Un’aderenza che nel trattamento della depressione maggiore unipolare deve essere massima. “Il trattamento minimo di questa patologia si aggira sui 12 mesi –  puntualizza Claudio Mencacci, Direttore del Dipartimento di Neuroscienze dell’Ospedale Fatebenefratelli di Milano – durante il percorso di cura è indispensabile che lo psichiatra, una volta raggiunti gli esiti positivi, garantisca la continuità terapeutica con la stessa molecola prodotta dalla medesima azienda. Questo al fine di garantire la compliance, il proseguimento dei benefici, oltre che per motivi medico legali. Lo specialista, e non il farmacista, è garante e contemporaneamente responsabile degli esiti della cura. La dizione di non sostituibilità, esercitata anche su una molecola a brevetto scaduto, rappresenta una garanzia per paziente e medico, sia sulla continuità sia sull’efficacia terapeutica”.

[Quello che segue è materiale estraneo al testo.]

Context: an optimization exercise on an open-source flow, tuned for small area. The choices shown serve that exercise and are no tape-out recipe. The RTL was checked by simulation tests, not by an equivalence proof against the original design. Power and IR drop assume default switching activity.

==> design/flow/design.v <==
`timescale 1ns / 1ps
module single_pulse(clk, rst, x, deb);
parameter INIT = 1'b0;
input clk, rst, x;
output deb;
reg deb;
reg p0;
reg [3:0] s;
wire flip = s[3] & ~s[2] & ~s[0];            
wire deb_n = deb ^ flip;
wire d = p0 ^ deb_n;
wire f = s[0] ? (s[2] ^ s[3]) : ~s[2];
always @(posedge clk or posedge rst)
	if (rst) begin
		p0 <= INIT;
		s <= 4'b0000;
		deb <= INIT;
	end else begin
		p0 <= x;
		deb <= deb_n;
		s <= d ? {s[2:0], f} : 4'b0000;
	end
endmodule
`timescale 1ns / 1ps
module spi_slave_lcd(clk, rst, SCK, SSEL, MOSI, MISO, pulse, parity, byte_data_send);
input clk, rst, SCK, SSEL, MOSI;
output MISO;
output pulse;
output parity;
input [7:0] byte_data_send;
reg MISO;
reg [2:0] i;
reg [7:0] byte_data_received;
reg [2:0] SCK_vec;
reg done, pulse;
wire SCK_rise = ~SCK_vec[2] & SCK_vec[1];
assign parity = ^byte_data_received;
always @(posedge clk) begin
	SCK_vec <= {SCK_vec[1:0], SCK};
	if (~SSEL) begin
		if (SCK_rise)
			i <= i - 3'd1;
	end else
		i <= 3'd7;
end
always @(posedge clk or posedge rst)
	if (rst) begin
		MISO <= 1'b0;
		byte_data_received <= 8'd0;
		done <= 1'b0;
		pulse <= 1'b0;
	end else begin
		done <= ~SSEL & SCK_rise & (i == 3'd0);
		pulse <= done;
		if (~SSEL) begin
			if (SCK_rise)
				byte_data_received[i] <= MOSI;
			if (~SCK_vec[1])
				MISO <= byte_data_send[i];
		end
	end
endmodule
`timescale 1ns / 1ps
module latency(clk, rst, SCK, SSEL, MOSI, MISO, leds, interrupt, interrupt_ack, btn2);
input clk, rst, btn2;
input SCK, SSEL, MOSI;
output MISO;
output [7:0] leds;
output interrupt;
input interrupt_ack;
wire sck_deb, ssel_deb, int_ack_deb;
wire pulse, parity;
reg [7:0] byte_data_send;
reg [2:0] state;
reg [31:0] a, b;
single_pulse #(.INIT(1'b0)) db_sck (.clk(clk), .rst(rst), .x(SCK), .deb(sck_deb));
single_pulse #(.INIT(1'b1)) db_ssel (.clk(clk), .rst(rst), .x(SSEL), .deb(ssel_deb));
single_pulse #(.INIT(1'b1)) db_ack (.clk(clk), .rst(rst), .x(interrupt_ack), .deb(int_ack_deb));
spi_slave_lcd si (.clk(clk), .rst(rst), .SCK(sck_deb), .SSEL(ssel_deb), .MOSI(MOSI), .MISO(MISO),
	.pulse(pulse), .parity(parity), .byte_data_send(byte_data_send));
wire st7 = (state == 3'd7);
wire st0 = (state == 3'd0);
wire st1 = (state == 3'd1);
wire st2 = (state == 3'd2);
wire st3 = (state == 3'd3);
assign interrupt = st1;
wire delay_done = b[16] & b[15] & b[10] & b[9] & b[7] & b[5];  
wire [3:0] bc = a[3:0];
wire bc_ge9 = bc[3] & bc[0];
wire [6:0] cnt7 = st0 ? b[6:0] : st3 ? a[6:0] : 7'd0;
assign leds = btn2 ? {parity, cnt7}
                   : {sck_deb, interrupt, int_ack_deb, ssel_deb, 1'b0, state};
always @(posedge clk or posedge rst)
	if (rst) begin
		state <= 3'd7;
		byte_data_send <= 8'd0;
	end else begin
		case (state)
		3'd7: if (pulse) state <= 3'd0;
		3'd0: if (~int_ack_deb & delay_done) state <= 3'd1;
		3'd1: if (int_ack_deb) state <= 3'd2;
		3'd2: if (~ssel_deb) begin
			state <= 3'd3;
			byte_data_send <= a[7:0];
		end
		3'd3: if (pulse) begin
			if (~bc[3])
				case (bc[2:0])
				3'd1: byte_data_send <= a[15:8];
				3'd2: byte_data_send <= a[23:16];
				3'd3: byte_data_send <= a[31:24];
				3'd4: byte_data_send <= b[7:0];
				3'd5: byte_data_send <= b[15:8];
				3'd6: byte_data_send <= b[23:16];
				3'd7: byte_data_send <= b[31:24];
				default: ;
				endcase
		end else if (bc_ge9 & ~sck_deb)
			state <= 3'd0;
		default: ;
		endcase
	end
wire b_inc = ~st3 & ((~state[1] & ~int_ack_deb) | (st2 & ssel_deb));
wire b_clr = st7 | (st1 & int_ack_deb) | (st3 & bc[3]);
wire b_ld9 = st0 & ~int_ack_deb & delay_done;
wire [32:0] b_cy;
assign b_cy[0] = b_inc;
genvar g;
generate for (g = 0; g < 32; g = g + 1) begin : inc
	assign b_cy[g+1] = b_cy[g] & b[g];
end endgenerate
wire [31:0] b_sum = b ^ b_cy[31:0];
always @(posedge clk) begin
	b <= b_clr ? 32'd0 : b_ld9 ? 32'hFFFFFFF7 : b_sum;
	case (state)
	3'd1: if (int_ack_deb) a <= b;
	3'd2: if (~ssel_deb) a[7:0] <= 8'd1;
	3'd3: if (pulse & ~bc_ge9) a[3:0] <= bc + 4'd1;
	default: ;
	endcase
end
endmodule
==> design/flow/flow/run.sh <==
#!/bin/bash
# Standard layout with smaller port buffers and no CTS dummy loads.
bash standard.sh \
  'BUFFER_PORTS_ARGS=-buffer_cell sky130_fd_sc_hd__buf_1' \
  'CTS_ARGS=-sink_clustering_enable -repair_clock_nets -buf_list sky130_fd_sc_hd__clkbuf_8 -sink_clustering_size 30 -sink_clustering_max_diameter 100 -dont_use_dummy_load' \
  finish > standard.log 2>&1
==> design/flow/standard.sh <==
#!/bin/bash
# synth_recipe.tcl (not shown) runs the flow's synth.tcl, then flattens the netlist and writes it again
# the make line also repeats each setting of config.mk as NAME=value (left out here)
make -C /OpenROAD-flow-scripts/flow DESIGN_CONFIG=/design/flow/config.mk WORK_HOME=/design/flow/orfs CLKGATE_MAP_FILE= SYNTH_SCRIPT=/design/flow/synth_recipe.tcl "${@:-finish}"
==> design/flow/config.mk <==
export PLATFORM = sky130hd
export DESIGN_NAME = latency
export DESIGN_NICKNAME = latency
export VERILOG_FILES = /design/flow/design.v
export SDC_FILE = /design/flow/constraint.sdc
export NUM_CORES = 4
export LEC_CHECK = 0
export CAP_MARGIN = 20
export CORE_MARGIN = 2
export CORE_UTILIZATION = 40
export CTS_BUF_LIST = sky130_fd_sc_hd__clkbuf_8
export CTS_CLUSTER_DIAMETER = 100
export CTS_CLUSTER_SIZE = 30
export SLEW_MARGIN = 20
==> design/flow/constraint.sdc <==
create_clock -name core_clock -period 10.0 [get_ports {clk}]
set_input_delay 2.0000 -clock core_clock [delete_from_list [all_inputs] [get_ports {clk}]]
set_output_delay 2.0000 -clock core_clock [all_outputs]
set_load 0.01 [all_outputs]
==> impl_metrics.py, run 1 <==
metrics = {
    "clock_tree": {
        "cts.clk_slew.worst_paths_ns": 0.09,
        "clock-sinks": 110,
        "hold_buffers": 0,
        "post_cts_buffers": 0,
        "cts_made_buffers": 9,
        "clockBufferDepth": 2,
        "cts_resized": 0,
        "root_buffer": "clkbuf_8",
        "htreeDepth": 3,
        "clk_latency_ns": 0.38,
        "cts_tree": "done",
    },
    "timing": {
        "period_share": 0.722,
        "relSlewSlack": 0.429,
        "tightest_slew_ns": 0.845,
        "finClkSkew_ns": 0.0247,
        "tns_ns": 0,
        "max_freq_ghz": 0.138,
        "setup_ws_ns": 2.78,
        "finalMaxSlewViolations": 0,
        "hold_violations": 0,
        "finalSetupViolations": 0,
        "post-route-min-period_ns": 7.22,
        "grt_setup_unrepaired": "no",
        "holdWs_ns": 0.334,
    },
    "global_route": {
        "overflow": 0,
        "grt_max_degree": 41,
        "antenna_found_initial": 0,
        "grt_pass1_wl_um": 16900,
        "first_global_vias": 3239,
        "grtUsageTotal": 0.151,
    },
    "die": {
        "die_x_um": 119,
        "initial_utilization": 0.414,
        "die_y_um": 119,
        "coreArea_sq_mm": 0.0127,
        "pin_count": 17,
        "rows": 41,
        "die_area_sq_mm": 0.0141,
    },
    "cells_and_area": {
        "final_core_util": 0.435,
        "nets": 502,
        "synthToLayoutAreaGrowth_pct": 5.09,
        "drive_above_1_share": 0.0848,
        "final_area_sq_mm": 0.00553,
        "antenna_cells": 0,
        "fin_cells": 620,
    },
    "synthesis": {
        "ys_ff_latch": 110,
        "ys_warn_count": 4,
        "synth-adder-area-share": 0.107,
        "synth_compound_area_frac": 0.182,
        "synth.most_common_cell": "ha_1",
        "synth_xor_area_frac": 0.0316,
        "synth_nets": 502,
        "synth_top_family_by_area": "compound AO/OA/AOI/OAI gates",
        "synth_cells": 450,
        "synth_cell_types": 56,
        "synth-main-ff-cell": "dfxtp_1",
        "synth-edff-count": 32,
        "synth_top_area_share": 0.183,
        "synth_area_sq_mm": 0.00526,
        "synth.top_cells.by_count": "ha_1, dfxtp_1, nor2_1",
        "synth_top_cell_by_area": "edfxtp_1",
        "synth_mux_area_frac": 0.0252,
        "ys_async_sr_fraction": 0.364,
        "yosys.area_share.simple": 0.0970,
        "postSynthAreaPerCell_sq_um": 11.7,
        "yosys-top-cells-area": "edfxtp_1, dfrtp_1, dfxtp_1",
        "synth-seq-area-share": 0.519,
    },
    "power_and_ir_drop": {
        "clkPwrFrac": 0.135,
        "total_power_mw": 1.56,
        "powerDensity_mw_per_mm2": 282,
        "power.leakage_nw": 2.31,
        "power_switching_mw": 0.599,
        "ir_drop_mv": 0.116,
        "p_seq_frac": 0.490,
        "intPower_mw": 0.962,
        "netSwitchingFraction": 0.384,
        "power_frac_comb": 0.376,
    },
    "critical_path": {
        "cp.required_ns": 10.27,
        "critPathCaptureType": "flip-flop",
        "cp_common_cell": "ha_1",
        "worst_setup_path_start_kind": "flip-flop",
        "crit_path_top_delay_cell": "dfstp_2",
        "critPathKind": "reg -> reg",
        "critical-path-max-stage-delay_ns": 0.66,
        "crit_fanout": 14,
        "crit_arrival_ns": 7.49,
    },
    "place": {
        "io_buffer_count": 16,
        "placed_area_sq_mm": 0.00540,
        "gp_congestion": 0.893,
        "post-place-ws_ns": 2.78,
        "hpwlAfterDp_um": 7400,
        "placedCellCount": 611,
    },
    "drt": {
        "ant_nets": 0,
        "drcViolationCount": 0,
        "post_drt_via_cell_ratio": 5.40,
        "firstDrtPassIters": 5,
        "dr_total_vias": 3349,
        "wirelength_um": 10200,
        "wl_per_cell_um": 16.5,
        "drt_iter0_markers": 315,
    },
    "worst_hold_path": {
        "min_path_type": "reg -> reg",
    },
    "run": {
        "max-cap-violations": 0,
    },
    "outcome": {
        "status": "complete, no violations",
    },
}
==> metal layers <==
layer / vias to the layer above / track usage / wire [um]
met4: 0 / 0.0432 / 129
met3: 13 / 0.0347 / 364
met2: 61 / 0.240 / 4970
li1: 1632 / - / -
met5: - / 0 / 0
met1: 1643 / 0.207 / 4760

“Le malattie cardiovascolari costituiscono la prima causa di morte nella donna – ricorda Alberto Margonato, Direttore della Divisione di Cardiologia Clinica dell’Irccs Ospedale San Raffaele di Milano – con l’avanzare dell’età e delle patologie, spesso le pazienti debbono assumere più farmaci contemporaneamente e purtroppo la compliance non è sempre perfetta, sia per il numero elevato di medicine sia per l’eventuale quota aggiuntiva che i cittadini devono versare, in caso di acquisto di farmaci branded. Inoltrecome dimostrato anche da recenti studi, l’organizzazione attuale delle cure è subottimale e troppo frequentemente il farmaco prescritto viene sostituito: ciò provoca disorientamento, con conseguente riduzione della compliance del paziente e una possibile minore efficacia della terapia”.

“L’aumento della compartecipazione alla spesa dei farmaci conduce a una riduzione dell’aderenza alla terapia – aggiunge Roberto Trevisan, Direttore USC Malattie Endocrine e Diabetologia, AO Papa Giovanni XXIII di Bergamo – questo dato desta particolare preoccupazione per la donna con diabete, spesso associato ad altre comorbidità e complicanze cardiovascolari. Le conseguenze comportano un aumentato rischio di morbilità e mortalità. I dati in nostro possesso, derivati da uno studio della Regione Lombardia su un numero molto elevato di donne con diabete, dimostrano che l’utilizzo del farmaco generico porta a una maggiore aderenza alla terapia, senza alcuna conseguenza su mortalità e necessità di ospedalizzazione. Fondamentale, a nostro avviso, è il ruolo del medico, che deve fornire una corretta informazione”.